Oui : ils reviennent transformés. Les premières années – où je n'enseignais pas encore dans l'institution –, ils se sont plaint des exposés magistraux de leurs professeurs, alors que l'enseignement international se caractérise par une plus grande décontraction, un meilleur taux d'encadrement et un suivi de meilleure qualité. L'enseignement de Sciences Po s'est adapté aux pratiques étrangères.

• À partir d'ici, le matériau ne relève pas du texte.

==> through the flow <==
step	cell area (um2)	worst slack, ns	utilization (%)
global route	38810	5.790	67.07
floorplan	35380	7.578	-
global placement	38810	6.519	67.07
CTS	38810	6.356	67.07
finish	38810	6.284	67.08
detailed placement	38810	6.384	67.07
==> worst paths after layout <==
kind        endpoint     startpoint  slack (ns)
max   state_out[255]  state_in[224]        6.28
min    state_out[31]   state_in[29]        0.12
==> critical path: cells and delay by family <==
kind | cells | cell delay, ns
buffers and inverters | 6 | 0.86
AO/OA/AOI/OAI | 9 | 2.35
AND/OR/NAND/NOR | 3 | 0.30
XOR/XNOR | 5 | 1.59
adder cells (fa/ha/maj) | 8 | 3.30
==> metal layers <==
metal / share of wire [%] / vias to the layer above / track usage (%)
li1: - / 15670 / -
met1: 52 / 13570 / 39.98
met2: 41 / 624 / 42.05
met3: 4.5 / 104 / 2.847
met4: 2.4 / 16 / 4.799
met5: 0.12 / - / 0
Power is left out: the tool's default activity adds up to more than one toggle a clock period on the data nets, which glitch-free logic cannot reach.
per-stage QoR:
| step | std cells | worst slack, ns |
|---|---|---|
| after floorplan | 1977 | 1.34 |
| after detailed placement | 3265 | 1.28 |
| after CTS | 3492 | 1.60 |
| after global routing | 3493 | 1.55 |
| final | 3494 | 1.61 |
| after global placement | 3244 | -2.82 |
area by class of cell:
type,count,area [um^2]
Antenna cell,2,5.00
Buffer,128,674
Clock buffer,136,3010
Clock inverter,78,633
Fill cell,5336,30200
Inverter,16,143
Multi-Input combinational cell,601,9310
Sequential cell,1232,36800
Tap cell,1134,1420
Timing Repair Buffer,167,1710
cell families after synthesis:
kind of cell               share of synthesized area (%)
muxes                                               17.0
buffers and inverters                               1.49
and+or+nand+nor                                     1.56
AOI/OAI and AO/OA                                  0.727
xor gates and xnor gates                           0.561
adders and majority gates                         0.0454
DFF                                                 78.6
File: config.mk
export PLATFORM = sky130hd
export DESIGN_NAME = bus_decode
export DESIGN_NICKNAME = d
export VERILOG_FILES = /design/src/logic/bus_pkg.sv /design/src/logic/io_map_pkg.sv /design/src/logic/bus_decode.sv
export SDC_FILE = /design/constraint.sdc
export NUM_CORES = 1
export LEC_CHECK = 0
export BUFFER_PORTS_ARGS = -buffer_cell sky130_fd_sc_hd__buf_2
export CORE_AREA = 4 4 41 43
export DETAILED_ROUTE_END_ITERATION = 12
export DIE_AREA = 0 0 45 47
export MAX_ROUTING_LAYER = met4
export SYNTH_ARGS = -nofsm -noshare
export SYNTH_HDL_FRONTEND = slang
export SYNTH_SLANG_ARGS = --single-unit
File: constraint.sdc
create_clock -name vclk -period 1.83
set_input_delay 0.2745 -clock vclk [all_inputs]
set_output_delay 0.2745 -clock vclk [all_outputs]
set_load 0.01 [all_outputs]
File: src/logic/bus_pkg.sv
package bus_pkg;

	// ----------------------------------------------
	// register bus widths
	// ----------------------------------------------

	parameter int unsigned ADDR_W = 32;
	parameter int unsigned DATA_W = 32;
	parameter int unsigned SEL_W  = DATA_W / 8;	// one enable per byte lane

	typedef logic [ADDR_W-1:0] addr_t;
	typedef logic [DATA_W-1:0] word_t;
	typedef logic [SEL_W-1:0]  sel_t;

endpackage

File: src/logic/io_map_pkg.sv
package io_map_pkg;

	// ----------------------------------------------
	// upper address tags of the on-chip targets
	// ----------------------------------------------

	parameter logic [11:0] SCR_BASE  = 12'h001;	// 0x001x_xxxx
	parameter logic [15:0] SEMA_BASE = 16'hFD05;	// 0xFD05_xxxx
	parameter logic [23:0] LED_BASE  = 24'hFD0FFF;	// 0xFD0F_FFxx
	parameter logic [23:0] RAND_BASE = 24'hFD0FFD;	// 0xFD0F_FDxx

	// set means plain read, clear means read with decrement
	parameter int unsigned SEMA_PEEK_BIT = 13;

	// decoded target of one bus request
	typedef enum logic [2:0] {
		REGION_NONE,
		REGION_SCR,
		REGION_SEMA,
		REGION_LED,
		REGION_RAND
	} region_e;

endpackage

File: src/logic/bus_decode.sv
`timescale 1ns/10ps

module bus_decode (
	input  logic           cyc_i,
	input  logic           stb_i,
	input  bus_pkg::addr_t adr_i,
	output logic           scr_stb_o,
	output logic           sema_stb_o,
	output logic           led_stb_o,
	output logic           rand_stb_o
);

	io_map_pkg::region_e region;
	logic                req;

	assign req = cyc_i & stb_i;

	// tag compare against the address map
	always_comb begin
		if (adr_i[31:20] == io_map_pkg::SCR_BASE)
			region = io_map_pkg::REGION_SCR;
		else if (adr_i[31:16] == io_map_pkg::SEMA_BASE)
			region = io_map_pkg::REGION_SEMA;
		else if (adr_i[31:8] == io_map_pkg::LED_BASE)
			region = io_map_pkg::REGION_LED;
		else if (adr_i[31:8] == io_map_pkg::RAND_BASE)
			region = io_map_pkg::REGION_RAND;
		else
			region = io_map_pkg::REGION_NONE;	// never acked
	end

	// one strobe per region, none for an unmapped address
	always_comb begin
		scr_stb_o  = 1'b0;
		sema_stb_o = 1'b0;
		led_stb_o  = 1'b0;
		rand_stb_o = 1'b0;
		case (region)
			io_map_pkg::REGION_SCR:  scr_stb_o  = req;
			io_map_pkg::REGION_SEMA: sema_stb_o = req;
			io_map_pkg::REGION_LED:  led_stb_o  = req;
			io_map_pkg::REGION_RAND: rand_stb_o = req;
			default: ;
		endcase
	end

endmodule

* Yosys cells after proc, flatten, opt, wreduce, memory -nomap -nowiden
Cells that the tools add are included.
** Cells by class
- Equal/unequal tests :: 8
- Muxes and demuxes :: 8
- Bitwise gates (word level) :: 1
** Operator list (count)
- equality test 24 bit (second input constant) :: 2
- equality test 16 bit (second input constant) :: 1
- equality test 12 x 1 -> 1 bit (second input constant) :: 1
- two-way mux 3 bit :: 4
- equality test 3 x 2 -> 1 bit (second input constant) :: 2
- two-way mux 1 bit :: 4
- equality test 3 x 1 -> 1 bit (second input constant) :: 1
- equality test 3 bit (second input constant) :: 1
- bitwise AND 1 bit :: 1
** Storage, ports and cells
- Logic and storage cells :: 17
- Output and inout bits :: 4
- Bits of input ports :: 34
- Register bits after elaboration :: 0

* Depth between registers and ports, before layout
- Depth in word-level cells :: 7
- Gate-level depth with buffers :: 3

* Worst setup path before layout
OpenSTA, ideal clock, no wires.
- Path type :: input -> output
- Start point :: input port adr_i[25]
- End point :: output port led_stb_o
- Data required time :: 1.556 ns
- Stages on the path :: 3
- Data arrival time :: 1.124 ns
- Slack :: 0.432 ns
- Cells stage by stage :: and4bb_1 nand4_2 nor4_1
** On the way
- Longest elaborated chain between the ends :: 7
** RTL lines
- start: declaration :: line bus_decode.sv:6 : input bus_pkg::addr_t adr_i,
- equality test 24 bit :: line bus_decode.sv:26 : else if (adr_i[31:8] == io_map_pkg::RAND_BASE)
- two-way mux 3 bit :: line bus_decode.sv:26
- two-way mux 3 bit :: line bus_decode.sv:24 : else if (adr_i[31:8] == io_map_pkg::LED_BASE)
- two-way mux 3 bit :: line bus_decode.sv:22 : else if (adr_i[31:16] == io_map_pkg::SEMA_BASE)
- two-way mux 3 bit * :: line bus_decode.sv:20 : if (adr_i[31:20] == io_map_pkg::SCR_BASE)
- equality test 3 x 2 -> 1 bit * :: line bus_decode.sv:38 : case (region)
- two-way mux 1 bit * :: line bus_decode.sv:38
- end: declaration :: line bus_decode.sv:9 : output logic led_stb_o,
Every way passes the cells marked *; elsewhere a longest branch is shown, timed or not.

* Worst setup path after layout
Same ends and word-level chain as after synthesis.

==> metrics.md <==
| Metric | Value |
|---|---|
| Critical Path Sink | `led_stb_o` |
| Most used standard cells in the synthesized netlist | `4 x sky130_fd_sc_hd__nor4_1, 3 x sky130_fd_sc_hd__and4_1, 2 x sky130_fd_sc_hd__nand4_1` |
| Static Leakage | `0.163 nW` |
| Result of the run | `finished clean` |
| Crit path largest cell delay | `280 ps` |
| Critical path class | `in -> out` |
| Critical Path Fanout Max | `3` |
| Area taken by flip-flops and latches | `0 um^2` |
| Worst-Margin Slew | `280 ps` |
| Critical path launch point | `adr_i[25]` |
| Slowest library cell on the worst path | `sky130_fd_sc_hd__and4bb_1` |
| Total length of routed wires | `549 um` |
| Number of buffers added for setup after CTS | `0` |
| Max IR drop VDD | `0.0306 mV` |
| Sum of negative setup slack | `0 ps` |
| DRC violation total after the first TritonRoute iteration | `0` |
| Synth Warn # | `0` |
| I/O pin count | `38` |
| Port bufs | `30` |
| Detailed-routing iteration count for the pre-antenna-repair pass | `1` |
| Area fraction of the dominant cell type after synthesis | `0.202` |
| Library cells used by synthesis | `10` |
| Slew headroom | `0.812` |
| Largest cells by area after synthesis | `sky130_fd_sc_hd__and4_1 20%, sky130_fd_sc_hd__nor4_1 19%, sky130_fd_sc_hd__and4bb_1 9.6%` |
| Final core occ | `0.230` |
| P_int | `24.5 uW` |
| Clkbuf count | `0` |
| Vias in the first global route | `225` |
| Library cell with the largest summed area after synthesis | `sky130_fd_sc_hd__and4_1` |
| Area grow syn2layout | `130%` |
| Floorplan die height | `47 um` |
| Number of sequential cells in the layout | `0` |
| Routed length per placed instance | `9.00 um` |
| Fin crit share | `0.823` |
| Unrepaired setup endpoints after global routing | `false` |
| Die area | `0.00212 mm^2` |
| Critical path depth in cells | `5` |
| Number of antenna violations at the first check in global routing | `0` |
| Cell Chain, Critical Path | `buf_2 > and4bb_1 > nand4_2 > nor4_1 > buf_2` |
| Routed vias | `261` |
| Area of the core | `0.00130 mm^2` |
| Maximum clock frequency | `664 MHz` |
| Class of the tightest hold or removal check | `in -> out` |
| Count of final setup violators | `0` |
| Wire length of the first global-routing pass | `807 um` |
| Net switching component of the power | `13.5 uW` |
| P per Cell Area | `127 mW/mm^2` |
| Count of hold buffers inserted by post-cts repair | `0` |
| Most frequent CP cell | `sky130_fd_sc_hd__buf_2` |
| Worst hold-check slack | `800 ps` |
| Largest delay contributor family on the critical path | `simple AND/OR/NAND/NOR gates` |
| Mean cell area of the mapped netlist | `8.13 um^2` |
| Cell count after synthesis | `16` |
| Sort of element at the start of the critical path | `input pin` |
| Required time worst endpoint | `1560 ps` |
| Via count normalized by instance count | `4.28` |
| Syn Std Cell Area | `130 um^2` |
| Register area share after synthesis | `0` |
| Cell with the most instances after synthesis | `sky130_fd_sc_hd__nor4_1` |
| Final antenna diode count | `0` |
| Final net count | `82` |
| Post-cts sizing count | `0` |
| Minimum clock period | `1510 ps` |
| Slew Viols, Final | `0` |
| Number of buffers and inverters on the critical path | `2` |
| Proportion of power drawn by flip-flops and latches | `0` |
| Total congestion overflow | `0` |
| Switching Fraction | `0.355` |
| Overall power after layout | `38.0 uW` |
| Max-cap check violation count | `0` |
| Element type at the critical path end | `primary output` |
| Fin. Hold Viols | `0` |
| Antenna-violating nets left | `0` |
| Initial core utilization | `0.100` |
| Largest net degree at the start of global routing | `4` |
| Number of core rows | `13` |
| RD Place Congestion | `0.625` |
| Fraction of final layout cells sized beyond drive strength 1 | `0.696` |
| Combinational fraction of design power | `1.000` |
| Clock share of power | `0` |
| Arr. time, crit path | `1230 ps` |
| Total Routing Usage GR | `0.0487` |
| Floorplan die width | `45 um` |
| Net count after synthesis | `50` |
| Post-detailed-route DRC marker count | `0` |
power groups by stage:
stage | Sequential [mW] | Clock [mW] | Combinational [mW]
2_1_floorplan | 0 | 0 | 0.00783
3_3_place_gp | 0 | 0 | 0.0376
3_5_place_dp | 0 | 0 | 0.0385
4_1_cts | 0 | 0 | 0.0386
5_1_grt | 0 | 0 | 0.0433
6_report | 0 | 0 | 0.0380
worst min-delay path, delay by kind of cell:
family	cells	cell delay, ps
buffers and inverters	2	210
AND/OR/NAND/NOR	1	40
stage by stage:
stage | cells | setup WS, ps | area, um^2
finish | 61 | 325 | 299
global route | 61 | 191 | 299
CTS | 61 | 295 | 299
detailed placement | 61 | 293 | 299
global placement | 61 | 313 | 299
floorplan | 16 | 432 | 130
metal layers:
layer / part of all wire / GRT usage / vias up
li1: - / - / 135
met1: 0.34 / 0.0584 / 105
met2: 0.42 / 0.0932 / 21
met3: 0.23 / 0.00383 / 0
met4: 0 / 0 / 0
met5: 0 / - / -
cell families after synthesis:
| logic type | after synthesis | synth area share |
|---|---|---|
| AND/OR/NAND/NOR | 16 | 1.00 |
layout make-up:
class                      count  area [um^2]
fill                         151         1000
multi-input combinational     16          130
tap                           15         18.8
timing repair buffer          30          150
how the worst min path moves through the flow:
stage | start | end | cells after the start
final | adr_i[19] | sema_stb_o | 3
after global routing | adr_i[17] | sema_stb_o | 3
after CTS | adr_i[19] | sema_stb_o | 3
after detailed placement | adr_i[19] | sema_stb_o | 3
after global placement | adr_i[17] | sema_stb_o | 3
after floorplan | adr_i[19] | sema_stb_o | 1
layout by cell type (no fill, tap or decap):
| cell | instances |
|---|---|
| sky130_fd_sc_hd__nor2_4 | 1 |
| sky130_fd_sc_hd__nand4b_1 | 1 |
| sky130_fd_sc_hd__nor4b_1 | 1 |
| sky130_fd_sc_hd__and2b_1 | 1 |
| sky130_fd_sc_hd__nand4_2 | 1 |
| sky130_fd_sc_hd__nand3_1 | 1 |
| sky130_fd_sc_hd__and4_1 | 3 |
| sky130_fd_sc_hd__and4bb_1 | 1 |
| sky130_fd_sc_hd__buf_2 | 30 |
| sky130_fd_sc_hd__nand4_1 | 2 |
| sky130_fd_sc_hd__nor4_1 | 4 |
No activity file was read; power rests on OpenSTA's default activity.
File: src/logic/bus_pkg.sv
package bus_pkg;

	// ----------------------------------------------
	// register bus widths
	// ----------------------------------------------

	parameter int unsigned ADDR_W = 32;
	parameter int unsigned DATA_W = 32;
	parameter int unsigned SEL_W  = DATA_W / 8;	// one enable per byte lane

	typedef logic [ADDR_W-1:0] addr_t;
	typedef logic [DATA_W-1:0] word_t;
	typedef logic [SEL_W-1:0]  sel_t;

endpackage
$ cat config.mk
export PLATFORM = sky130hd
export DESIGN_NAME = resp_merge
export DESIGN_NICKNAME = d
export VERILOG_FILES = /design/src/logic/bus_pkg.sv /design/src/logic/resp_merge.sv
export SDC_FILE = /design/constraint.sdc
export NUM_CORES = 1
export LEC_CHECK = 0
export ABC_AREA = 0
export BUFFER_PORTS_ARGS = -buffer_cell sky130_fd_sc_hd__buf_2
export CAP_MARGIN = 15
export CORE_AREA = 2 2 65 67
export CTS_CLUSTER_SIZE = 30
export DETAILED_ROUTE_END_ITERATION = 8
export DIE_AREA = 0 0 67 69
export GPL_ROUTABILITY_DRIVEN = 0
export GPL_TIMING_DRIVEN = 0
export MAX_ROUTING_LAYER = met4
export PLACE_DENSITY = 0.77
export RECOVER_POWER = 50
export SYNTH_ARGS = -nofsm -noshare
export SYNTH_HDL_FRONTEND = slang
export SYNTH_SLANG_ARGS = --single-unit
export TNS_END_PERCENT = 10
$ cat constraint.sdc
create_clock -name node_clk -period 0.8 [get_ports node_clk]
set_clock_uncertainty 0.15 [all_clocks]
set_input_delay 0.04 -clock node_clk [delete_from_list [all_inputs] [get_ports node_clk]]
set_output_delay 0.04 -clock node_clk [all_outputs]
set_load 0.02 [all_outputs]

La France ayant toujours été un pays de faible émigration, elle s'est peu interrogée sur le phénomène, ce qui explique que le débat n'en soit qu'à ses balbutiements. Il faudra se pencher sur le sujet dans les prochaines années, car l'expatriation des diplômés augmente, non seulement parce qu'il y a plus de diplômés – en taux, les évolutions sont moins marquées –, mais aussi parce qu'il est plus facile de vivre à l'étranger aujourd'hui qu'il y a quinze ou vingt ans, grâce au progrès des communications via internet ainsi qu'à l'abondance et au faible coût des transports. Le phénomène des migrations and return migrations a été étudié dans les pays en développement, mais la France a, comme ces pays, des réticences à étudier ce phénomène.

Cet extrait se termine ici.